> **EXERCISE DESCRIPTION**:
Reproduce the top of the data verbatim, through and including the line that contains "35.1 | 0.000539 |".

> **Stored items**:
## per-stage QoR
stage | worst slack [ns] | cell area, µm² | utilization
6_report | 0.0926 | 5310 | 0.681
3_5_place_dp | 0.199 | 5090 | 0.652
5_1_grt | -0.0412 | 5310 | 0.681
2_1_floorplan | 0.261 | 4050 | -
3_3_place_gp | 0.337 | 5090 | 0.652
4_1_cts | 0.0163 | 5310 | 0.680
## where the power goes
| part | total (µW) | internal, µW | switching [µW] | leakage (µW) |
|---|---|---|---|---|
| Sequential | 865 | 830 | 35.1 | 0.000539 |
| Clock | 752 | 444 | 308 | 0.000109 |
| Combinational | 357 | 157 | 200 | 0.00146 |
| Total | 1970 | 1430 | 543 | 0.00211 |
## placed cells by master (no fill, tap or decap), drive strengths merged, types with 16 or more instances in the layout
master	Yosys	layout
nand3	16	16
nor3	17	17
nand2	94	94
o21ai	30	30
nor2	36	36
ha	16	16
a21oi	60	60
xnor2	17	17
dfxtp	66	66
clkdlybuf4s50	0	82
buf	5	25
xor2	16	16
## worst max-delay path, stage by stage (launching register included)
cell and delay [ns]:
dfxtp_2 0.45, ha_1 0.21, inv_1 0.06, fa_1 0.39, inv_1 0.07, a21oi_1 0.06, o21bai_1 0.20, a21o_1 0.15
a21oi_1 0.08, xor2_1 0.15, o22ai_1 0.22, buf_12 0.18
===== config.mk =====
export PLATFORM = sky130hd
export DESIGN_NAME = apb_master
export DESIGN_NICKNAME = d
export VERILOG_FILES = /design/src/rtl/apb_pkg.sv /design/src/rtl/apb_timeout_ctr.sv /design/src/rtl/apb_master.sv
export SDC_FILE = /design/constraint.sdc
export NUM_CORES = 1
export LEC_CHECK = 0
export ABC_AREA = 1
export CAP_MARGIN = 25
export CORE_UTILIZATION = 35
export CTS_CLUSTER_DIAMETER = 40
export DETAILED_ROUTE_END_ITERATION = 12
export GPL_TIMING_DRIVEN = 1
export MAX_ROUTING_LAYER = met4
export PLACE_DENSITY = 0.65
export SLEW_MARGIN = 20
export SYNTH_ARGS = -nofsm -noshare
export SYNTH_HDL_FRONTEND = slang
export SYNTH_SLANG_ARGS = --single-unit

===== constraint.sdc =====
create_clock -name pclk -period 2.42 [get_ports pclk]
set_input_delay 0.242 -clock pclk [delete_from_list [all_inputs] [get_ports pclk]]
set_output_delay 0.242 -clock pclk [all_outputs]
set_load 0.05 [all_outputs]

===== src/rtl/apb_pkg.sv =====
// apb_pkg: shared APB state encoding and default bus widths for requester and responder
package apb_pkg;
  typedef enum logic [1:0] {
    IDLE   = 2'b00,
    SETUP  = 2'b01,
    ACCESS = 2'b10
  } apb_state_t;
  localparam int APB_ADDR_W = 8;
  localparam int APB_DATA_W = 8;
endpackage


===== src/rtl/apb_timeout_ctr.sv =====
// apb_timeout_ctr: saturating wait-state counter that flags the edge on which the limit is reached
module apb_timeout_ctr #(
  parameter int W = 4
) (
  input  logic         clk,
  input  logic         rst_n,
  input  logic         clear,
  input  logic         enable,
  input  logic [W-1:0] limit,
  output logic         expired
);
  logic [W-1:0] cnt_q, cnt_d;
  // expired is true on the stalled edge that would bring the count up to limit; limit 0 never expires
  assign expired = enable && limit != '0 && cnt_q == limit - 1'b1;
  // clear wins, otherwise count stalled edges and stick at all-ones
  always_comb cnt_d = clear ? '0 : (enable && cnt_q != '1) ? cnt_q + 1'b1 : cnt_q;
  // counter register
  always_ff @(posedge clk or negedge rst_n) begin
    if (!rst_n) cnt_q <= '0;
    else cnt_q <= cnt_d;
  end
endmodule


===== src/rtl/apb_master.sv =====
// apb_master: single-initiator APB requester, one SETUP+ACCESS transfer per accepted command
module apb_master
  import apb_pkg::*;
#(
  parameter int ADDR_W  = APB_ADDR_W,
  parameter int DATA_W  = APB_DATA_W,
  parameter int TIMEOUT = 15
) (
  input  logic              pclk,
  input  logic              presetn,
  input  logic              cmd_valid,
  output logic              cmd_ready,
  input  logic              cmd_write,
  input  logic [ADDR_W-1:0] cmd_addr,
  input  logic [DATA_W-1:0] cmd_wdata,
  output logic              rsp_valid,
  output logic [DATA_W-1:0] rsp_rdata,
  output logic              rsp_err,
  output logic              psel,
  output logic              penable,
  output logic              pwrite,
  output logic [ADDR_W-1:0] paddr,
  output logic [DATA_W-1:0] pwdata,
  input  logic [DATA_W-1:0] prdata,
  input  logic              pready
);
  localparam int CW = TIMEOUT > 0 ? $clog2(TIMEOUT + 1) : 1;
  apb_state_t state_q, state_d;
  logic psel_q, psel_d, penable_q, penable_d, pwrite_q, pwrite_d;
  logic rsp_valid_q, rsp_valid_d, rsp_err_q, rsp_err_d;
  logic [ADDR_W-1:0] paddr_q, paddr_d;
  logic [DATA_W-1:0] pwdata_q, pwdata_d, rsp_rdata_q, rsp_rdata_d;
  logic accept, expired;
  assign cmd_ready = presetn && state_q == IDLE;
  assign accept    = cmd_valid && cmd_ready;
  assign psel      = psel_q;
  assign penable   = penable_q;
  assign pwrite    = pwrite_q;
  assign paddr     = paddr_q;
  assign pwdata    = pwdata_q;
  assign rsp_valid = rsp_valid_q;
  assign rsp_rdata = rsp_rdata_q;
  assign rsp_err   = rsp_err_q;
  apb_timeout_ctr #(.W(CW)) u_tmo (
    .clk     (pclk),
    .rst_n   (presetn),
    .clear   (accept),
    .enable  (state_q == ACCESS && !pready),
    .limit   (CW'(TIMEOUT)),
    .expired (expired)
  );
  // next-state and next-output logic; bus fields hold between transfers, response fields pulse
  always_comb begin
    state_d     = state_q;
    psel_d      = psel_q;
    penable_d   = penable_q;
    pwrite_d    = pwrite_q;
    paddr_d     = paddr_q;
    pwdata_d    = pwdata_q;
    rsp_valid_d = 1'b0;
    rsp_err_d   = 1'b0;
    rsp_rdata_d = '0;
    unique case (state_q)
      IDLE: if (accept) begin
        state_d  = SETUP;
        psel_d   = 1'b1;
        pwrite_d = cmd_write;
        paddr_d  = cmd_addr;
        pwdata_d = cmd_write ? cmd_wdata : '0;
      end
      SETUP: begin
        state_d   = ACCESS;
        penable_d = 1'b1;
      end
      ACCESS: if (pready || expired) begin
        state_d     = IDLE;
        psel_d      = 1'b0;
        penable_d   = 1'b0;
        rsp_valid_d = 1'b1;
        rsp_err_d   = !pready;
        rsp_rdata_d = (pready && !pwrite_q) ? prdata : '0;
      end
      default: begin
        state_d   = IDLE;
        psel_d    = 1'b0;
        penable_d = 1'b0;
      end
    endcase
  end
  // state and registered outputs; reset drops the bus at once and discards any pending response
  always_ff @(posedge pclk or negedge presetn) begin
    if (!presetn) begin
      state_q     <= IDLE;
      psel_q      <= 1'b0;
      penable_q   <= 1'b0;
      pwrite_q    <= 1'b0;
      paddr_q     <= '0;
      pwdata_q    <= '0;
      rsp_valid_q <= 1'b0;
      rsp_err_q   <= 1'b0;
      rsp_rdata_q <= '0;
    end else begin
      state_q     <= state_d;
      psel_q      <= psel_d;
      penable_q   <= penable_d;
      pwrite_q    <= pwrite_d;
      paddr_q     <= paddr_d;
      pwdata_q    <= pwdata_d;
      rsp_valid_q <= rsp_valid_d;
      rsp_err_q   <= rsp_err_d;
      rsp_rdata_q <= rsp_rdata_d;
    end
  end
endmodule


==> results.py <==
metrics = {
    "status": {
        "outcome": "finished clean",
    },
    "placement": {
        "place.gp.congestion": 0.736,
        "port-buffer-count": 58,
        "place.detailed.instances": 253,
        "place_area_sq_um": 2070,
        "dpl.hpwl_um": 2480,
    },
    "critical_path": {
        "cp.buffers_inverters": 3,
        "timing.critical_path.max_delay_family": "buffers and inverters",
        "setup.worst_path.end_class": "output pin",
        "crit_fanout": 18,
        "arrival_ns": 1.64,
        "critical_path_required_ns": 2.18,
        "kind_of_critical_path": "in -> out",
        "cell_type_of_the_slowest_stage_on_the_worst_timing_path": "sky130_fd_sc_hd__dlygate4sd3_1",
        "stage_delay_of_the_slowest_cell_on_the_critical_path_ns": 0.52,
        "crit_chain": "dlygate4sd3_1, buf_2, nor3b_1, buf_4",
        "crit_path_start_kind": "primary input",
    },
    "clocking": {
        "cts.path.max_buffers": 2,
        "cts-hold-fix-buffers": 1,
        "tritoncts_clock_tree": "built",
        "clkLatencyLatePin_ns": 0.28,
        "cts_inserted_buffers": 5,
        "cts.reportedPaths.clkPinSlew_ns": 0.07,
        "postCtsResizedCells": 0,
        "cts.sink_count": 35,
        "root_buffer": "sky130_fd_sc_hd__clkbuf_8",
        "cts_htree_levels": 2,
        "post-cts-setup-buffers": 0,
    },
    "grt": {
        "global_route_usage_sum": 0.167,
        "grt_pass1_wl_um": 5290,
        "met3_usage": 0.0531,
        "initial_antenna_violation_count": 0,
        "groute.layer.met2.usage": 0.294,
        "met1_usage": 0.176,
        "grt_start_max_net_pins": 35,
        "grt_most_used_layer": "met2",
        "grt-ovfl-total": 0,
        "via_count_of_the_first_global_routing_pass": 1203,
    },
    "synthesis": {
        "synth.yosys.seq_area_share": 0.594,
        "post_synth_instance_area_sq_um": 1480,
        "avgSynthCellArea_sq_um": 9.83,
        "synth_fp_nets": 181,
        "synthesis_warning_total": 0,
        "yosys_register_bits": 35,
        "synthCells": 150,
        "synthDistinctLibCells": 19,
    },
    "hold_path": {
        "min_path_type": "in -> async",
    },
    "sta": {
        "slew_of_the_pin_with_the_lowest_slew_margin_ns": 0.511,
        "timing.final.crit_period_ns": 1.88,
        "maxSlewHeadroom": 0.658,
        "setup_skew_ns": 0.00510,
        "rsz0062_at_grt": "false",
        "setup_violations": 0,
        "maxSlewViolCount": 0,
        "final_hold_viol_count": 0,
        "max_freq_ghz": 0.533,
        "setup-tns-final_ns": 0,
        "share_of_the_cycle_needed_by_the_critical_path_after_routing": 0.776,
    },
    "route": {
        "detail_route.iter0.violations": 55,
        "routed_wire_length_per_instance_um": 12.6,
        "routed_wirelength_um": 3280,
        "drc_errors": 0,
        "antenna_violating_nets_post_route": 0,
        "drt_first_pass_iters": 6,
        "post_drt_via_cell_ratio": 4.67,
        "vias": 1213,
    },
    "power_and_ir_drop": {
        "cell_internal_pwr_mw": 1.11,
        "cell_area_power_density_nw_per_um2": 846,
        "switching_power_mw": 0.710,
        "pwr-share-comb": 0.381,
        "power.sequential.fraction": 0.411,
        "power_leakage_nw": 1.00,
        "switching_share": 0.390,
        "pwr-share-clk": 0.208,
        "irDropWorstVdd_mv": 0.461,
    },
    "floorplanning": {
        "die_width_um": 66.9,
        "floorplan.core_area_sq_um": 4030,
        "initial_utilization": 0.366,
        "boundaryPins": 59,
        "design.die.area_sq_um": 4480,
        "chipHeight_um": 66.9,
        "placement_rows": 23,
    },
    "cells_and_area": {
        "finalInstanceArea_sq_um": 2150,
        "syn2layout_area_growth_pct": 46.0,
        "drive_gt1_frac": 0.114,
        "insertedDiodeCount": 0,
        "design.final.nets": 242,
        "finalNonFillerCells": 260,
    },
    "job": {
        "maxCapViolCount": 0,
    },
}
[cell families (layout without fill, tap and decap cells)]
| kind of cell | Yosys count | after routing | synth area share |
|---|---|---|---|
| xor+xnor | 1 | 1 | 0.00594 |
| compound gates | 9 | 9 | 0.0509 |
| flops | 35 | 35 | 0.594 |
| simple gates | 88 | 88 | 0.277 |
| fa+ha+maj | 2 | 2 | 0.0170 |
| buf+inv | 15 | 75 | 0.0551 |
[worst paths after layout]
kind	slack (ns)	endpoint	start	depth (start not counted)
worst max-delay path	0.54	cmd_ready	presetn	4
worst min-delay path	0.42	u_tmo.cnt_q[1]	presetn	2
worst max register to register	0.93	paddr[7]	state_q[0]	5
worst min register to register	0.48	pwdata[7]	pwdata[7]	2
max in group asynchronous	1.40	pwdata[0]	presetn	3
min in group pclk	0.48	pwdata[7]	pwdata[7]	2
[worst register-to-register path, stage by stage (launching register included)]
cell and delay [ns]:
sky130_fd_sc_hd__dfrtp_1 0.43, sky130_fd_sc_hd__nor2_2 0.20, sky130_fd_sc_hd__nand3_4 0.35, sky130_fd_sc_hd__inv_2 0.30, sky130_fd_sc_hd__nand2_1 0.08, sky130_fd_sc_hd__nand2_1 0.06
[synth_stat cells]
library cell / count / share of area
sky130_fd_sc_hd__buf_2: 2 / 0.0068
sky130_fd_sc_hd__dfrtp_1: 35 / 0.59
sky130_fd_sc_hd__nand3_2: 1 / 0.0068
sky130_fd_sc_hd__nand4_1: 1 / 0.0042
sky130_fd_sc_hd__clkbuf_1: 1 / 0.0025
sky130_fd_sc_hd__xor2_1: 1 / 0.0059
sky130_fd_sc_hd__nand3_4: 1 / 0.012
sky130_fd_sc_hd__ha_1: 2 / 0.017
sky130_fd_sc_hd__nor2_1: 3 / 0.0076
sky130_fd_sc_hd__inv_1: 5 / 0.013
sky130_fd_sc_hd__or2_1: 1 / 0.0042
sky130_fd_sc_hd__inv_2: 4 / 0.010
sky130_fd_sc_hd__nand2_1: 58 / 0.15
sky130_fd_sc_hd__nor3b_1: 9 / 0.046
sky130_fd_sc_hd__nor2_2: 2 / 0.0085
sky130_fd_sc_hd__a21oi_1: 1 / 0.0034
sky130_fd_sc_hd__nand3_1: 12 / 0.041
sky130_fd_sc_hd__o21ai_2: 8 / 0.047
sky130_fd_sc_hd__buf_6: 3 / 0.023
[sequential cells by signal, summed over array words and instances (netlist names)]
signal and flops:
pwdata 8, psel 1, paddr 8, u_tmo.cnt_q 4
state_q 2, penable 1, rsp_rdata 8, rsp_valid 1
rsp_err 1, pwrite 1
[metrics by stage]
step | util | setup slack, ns | total power, mW | hold WS, ns
4_1_cts | 0.534 | 0.493 | 1.84 | 0.434
3_3_place_gp | 0.514 | 0.855 | 1.44 | 0.200
2_1_floorplan | - | 0.581 | 1.20 | -0.0536
6_report | 0.534 | 0.543 | 1.82 | 0.421
5_1_grt | 0.534 | 0.406 | 1.91 | 0.459
3_5_place_dp | 0.514 | 0.801 | 1.46 | 0.199
[power by group through the flow]
stage	Sequential [mW]	Clock, mW	Combinational [mW]
floorplan	1.03	0	0.168
finish	0.748	0.379	0.694
CTS	0.748	0.391	0.701
global placement	0.753	0	0.688
detailed placement	0.756	0	0.699
global route	0.760	0.415	0.737
[cell type report]
| cell class | instances | area (sq um) |
|---|---|---|
| Fill cell | 374 | 1880 |
| Clock buffer | 6 | 72.6 |
| Tap cell | 50 | 62.6 |
| Multi-Input combinational cell | 100 | 518 |
| Inverter | 9 | 33.8 |
| Timing Repair Buffer | 60 | 591 |
| Sequential cell | 35 | 876 |
[metal layers]
metal / vias to the layer above / share of wire
met5: - / 0
met4: 0 / 0.0070
met3: 2 / 0.038
met2: 34 / 0.57
met1: 581 / 0.39
li1: 596 / -
[cells in the final DEF (no fill, tap or decap)]
| cell | Yosys | routed |
|---|---|---|
| sky130_fd_sc_hd__buf_2 | 2 | 1 |
| sky130_fd_sc_hd__clkbuf_8 | 0 | 5 |
| sky130_fd_sc_hd__nand3_2 | 1 | 1 |
| sky130_fd_sc_hd__inv_2 | 4 | 4 |
| sky130_fd_sc_hd__nand2_1 | 58 | 58 |
| sky130_fd_sc_hd__dlygate4sd3_1 | 0 | 1 |
| sky130_fd_sc_hd__inv_1 | 5 | 5 |
| sky130_fd_sc_hd__nor3b_1 | 9 | 9 |
| sky130_fd_sc_hd__ha_1 | 2 | 2 |
| sky130_fd_sc_hd__dfrtp_1 | 35 | 35 |
| sky130_fd_sc_hd__nand4_1 | 1 | 1 |
| sky130_fd_sc_hd__buf_4 | 0 | 2 |
| sky130_fd_sc_hd__nand3_4 | 1 | 1 |
| sky130_fd_sc_hd__nand3_1 | 12 | 12 |
| sky130_fd_sc_hd__clkbuf_1 | 1 | 1 |
| sky130_fd_sc_hd__or2_1 | 1 | 1 |
| sky130_fd_sc_hd__o21ai_2 | 8 | 8 |
| sky130_fd_sc_hd__xor2_1 | 1 | 1 |
| sky130_fd_sc_hd__a21oi_1 | 1 | 1 |
| sky130_fd_sc_hd__clkdlybuf4s50_1 | 0 | 56 |
| sky130_fd_sc_hd__nor2_1 | 3 | 3 |
| sky130_fd_sc_hd__nor2_2 | 2 | 2 |
No activity file was read; power rests on OpenSTA's default activity.
==> patch: new RTL, config.mk and constraints unchanged <==
`APB_DATA_W`: 8 -> 10.
--- a/src/rtl/apb_pkg.sv
+++ b/src/rtl/apb_pkg.sv
@@ -7,5 +7,5 @@
   } apb_state_t;
   localparam int APB_ADDR_W = 8;
-  localparam int APB_DATA_W = 8;
+  localparam int APB_DATA_W = 10;
 endpackage
 
Interface: changed (resized cmd_wdata, prdata, pwdata and rsp_rdata); port bits go from 59 to 67. The function was not compared with the original's and may differ.
==> patch against the original RTL <==
Synthesized area rose by 10%. Design area rose by 12%. Sequential cell count rose by 4. Power rose by 9.7%. Critical path depth did not move. Sequential share of layout area fell by 0.36 points. Utilization rose by 1.4 points. Highest routed layer unchanged. Routed wire length fell by 0.58%. Setup slack improved by 0.031 ns.
==> patch: results (changes against the original RTL) <==
- Status: complete, no violations (unchanged)
- Worst Hold Class: in2async (unchanged)
- Placed Cells: 277 (was 253)
- Clk buf depth: 2 (unchanged)
- Synth top cells by count: nand2_1 (58), dfrtp_1 (39), nand3_1 (14) (was nand2_1 (58), dfrtp_1 (35), nand3_1 (12))
- Synth Area in XOR/XNOR: 0.00538 (was 0.00594)
- Adder-Cell Fraction of Synth Area: 0.0154 (was 0.0170)
- PortBufs: 66 (was 58)
- Worst EP arrival: 1.60 ns (was 1.64 ns)
- Largest net degree at the start of global routing: 21 (was 35)
- Largest cells by area after synthesis: dfrtp_1 (60%), nand2_1 (13%), nor3b_2 (6.9%) (was dfrtp_1 (59%), nand2_1 (15%), o21ai_2 (4.7%))
- Synth Area in Compound Gates: 0.0431 (was 0.0509)
- Avg Synthesized Cell Area: 9.98 um2 (was 9.83 um2)
- Avg WL per Cell: 11.4 um (was 12.6 um)
- Vias in the first global route: 1238 (was 1203)
- Gpl congestion: 0.740 (was 0.736)
- Post-DR vias/cell: 4.53 (was 4.67)
- DRT Pass-1 Iters: 4 (was 6)
- All-Layer GR Usage: 0.151 (was 0.167)
- Share of layout cells above drive strength 1: 0.112 (was 0.114)
- H-tree depth: 2 (unchanged)
- Total length of routed wires: 3.26 mm (was 3.28 mm)
- Peak supply drop: 0.420 mV (was 0.461 mV)
- Post-CTS sizing: 0 (unchanged)
- Peak fanout along the critical path: 10 (was 18)
- Post-DP HPWL: 2.44 mm (was 2.48 mm)
- Slowest Stage Delay on Critical Path: 0.53 ns
- First-pass GRT wire length: 5.62 mm (was 5.29 mm)
- Post-synthesis sequential area ratio: 0.600 (was 0.594)
- Mapped Nets: 198 (was 181)
- Crit path max-delay family: buffers and inverters (unchanged)
- Number of antenna diodes: 0 (unchanged)
- Lkg Pwr: 1.11 nW (was 1.00 nW)
- Post-Route Skew: 0.00328 ns (was 0.00510 ns)
- Final net count: 268 (was 242)
- R2R cell count: 6 (was 5)
- Slew margin rel.: 0.658 (about the same)
- Post-synthesis mux area share: 0 (unchanged)
- Post-DP Area: 2320 um2 (was 2070 um2)
[patch: cell types whose count changed in the layout (fill, tap and decap cells not counted), sizes merged]
cell           change
clkdlybuf4s50      +8
dfrtp              +4
buf                +3
o21ai              +3
a21oi              +2
nor3b              +2
clkinv             +1
[patch: per-stage QoR]
stage	worst slack [ns]	power [mW]
2_1_floorplan	0.586	1.31
3_3_place_gp	0.795	1.59
3_5_place_dp	0.767	1.59
4_1_cts	0.521	2.02
5_1_grt	0.472	2.11
6_report	0.574	2.00
[patch: logic make-up (layout without fill, tap and decap cells)]
logic type	count (synthesis)	in the layout
simple gates	90	90
flops	39	39
buf+inv	17	87
compound gates	14	14
fa+ha+maj	2	2
xor+xnor	1	1
[patch: path summary, 6_finish.rpt]
check                      startpoint  slack [ns]        endpoint
min                           presetn        0.36  u_tmo.cnt_q[2]
min reg2reg                  paddr[0]        0.48        paddr[0]
max                           presetn        0.57       cmd_ready
max reg2reg                state_q[1]        0.85          pwrite
max in group asynchronous     presetn        1.56       pwdata[1]
min in group pclk            paddr[0]        0.48        paddr[0]
[patch: worst register-to-register path: cells and delay by family, from the launching register on]
kind          cells  cell delay, ns
flops             1            0.44
buf+inv           2            0.45
simple gates      4            0.61
[patch: layer usage]
layer  vias to the layer above  routed length (um)  global-route usage
li1                        655                   -                   -
met1                       581                1480               0.191
met2                        49                1490               0.223
met3                         5                 249              0.0462
met4                         0                  41              0.0667
met5                         -                   0                   -
[patch: area by class of cell]
cell class | instances | area (um2)
inverters | 9 | 33.8
fillers | 395 | 1990
flip-flops and latches | 39 | 976
clock buffers | 6 | 82.6
well taps | 52 | 65.1
clock inverters | 1 | 5.00
multi-input cells | 107 | 553
repair buffers | 71 | 706
[patch: power by group]
group | internal [mW] | switching [mW] | total, mW
combinational | 0.265 | 0.486 | 0.751
clock | 0.223 | 0.202 | 0.425
sequential | 0.753 | 0.0669 | 0.820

> **RESPONSE FOR THIS EXERCISE**:
## per-stage QoR
stage | worst slack [ns] | cell area, µm² | utilization
6_report | 0.0926 | 5310 | 0.681
3_5_place_dp | 0.199 | 5090 | 0.652
5_1_grt | -0.0412 | 5310 | 0.681
2_1_floorplan | 0.261 | 4050 | -
3_3_place_gp | 0.337 | 5090 | 0.652
4_1_cts | 0.0163 | 5310 | 0.680
## where the power goes
| part | total (µW) | internal, µW | switching [µW] | leakage (µW) |
|---|---|---|---|---|
| Sequential | 865 | 830 | 35.1 | 0.000539 |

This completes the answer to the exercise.